▶ Task objective:
Find the string "rise" in the entries and copy each line that has it.

▶ Records to use:
### src/tm1638/tm1638_shifter.sv
`timescale 1ns/1ns

module tm1638_shifter
(
    input  logic       clk,
    input  logic       arst_n,
    input  logic       half_tick,

    input  logic       byte_start,
    input  logic       byte_read,
    input  logic [7:0] tx_byte,
    output logic       byte_done,
    output logic [7:0] rx_byte,

    output logic       sio_clk,
    output logic       sio_data_out,
    output logic       sio_data_oe,
    input  logic       sio_data_in
);

    logic       busy_q;
    logic       read_q;
    logic [2:0] bit_q;
    logic [7:0] shift_q;
    logic       rise;

    assign rise    = busy_q && half_tick && !sio_clk;   // mid-bit edge
    assign rx_byte = shift_q;

    //------------------------------------------------------------------
    // bit control and pins

    always_ff @(posedge clk or negedge arst_n)
    begin
        if (!arst_n)
        begin
            busy_q       <= 1'b0;
            read_q       <= 1'b0;
            bit_q        <= 3'd0;
            byte_done    <= 1'b0;
            sio_clk      <= 1'b1;
            sio_data_out <= 1'b0;
            sio_data_oe  <= 1'b0;
        end
        else
        begin
            byte_done <= 1'b0;
            if (byte_start)
            begin
                busy_q      <= 1'b1;
                read_q      <= byte_read;
                bit_q       <= 3'd0;
                sio_data_oe <= ~byte_read;       // release the line for key reads
            end
            else if (busy_q && half_tick)
            begin
                sio_clk <= ~sio_clk;
                if (sio_clk)
                    sio_data_out <= shift_q[0] & ~read_q;   // change while clk low
                else
                begin
                    bit_q <= bit_q + 3'd1;
                    if (bit_q == 3'd7)
                    begin
                        busy_q    <= 1'b0;
                        byte_done <= 1'b1;
                    end
                end
            end
        end
    end

    // lsb first in both directions
    always_ff @(posedge clk)
    begin
        if (byte_start)
            shift_q <= tx_byte;
        else if (rise)
            shift_q <= {read_q & sio_data_in, shift_q[7:1]};
    end

endmodule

▶ Output for this exercise:
    logic       rise;
    assign rise    = busy_q && half_tick && !sio_clk;   // mid-bit edge
        else if (rise)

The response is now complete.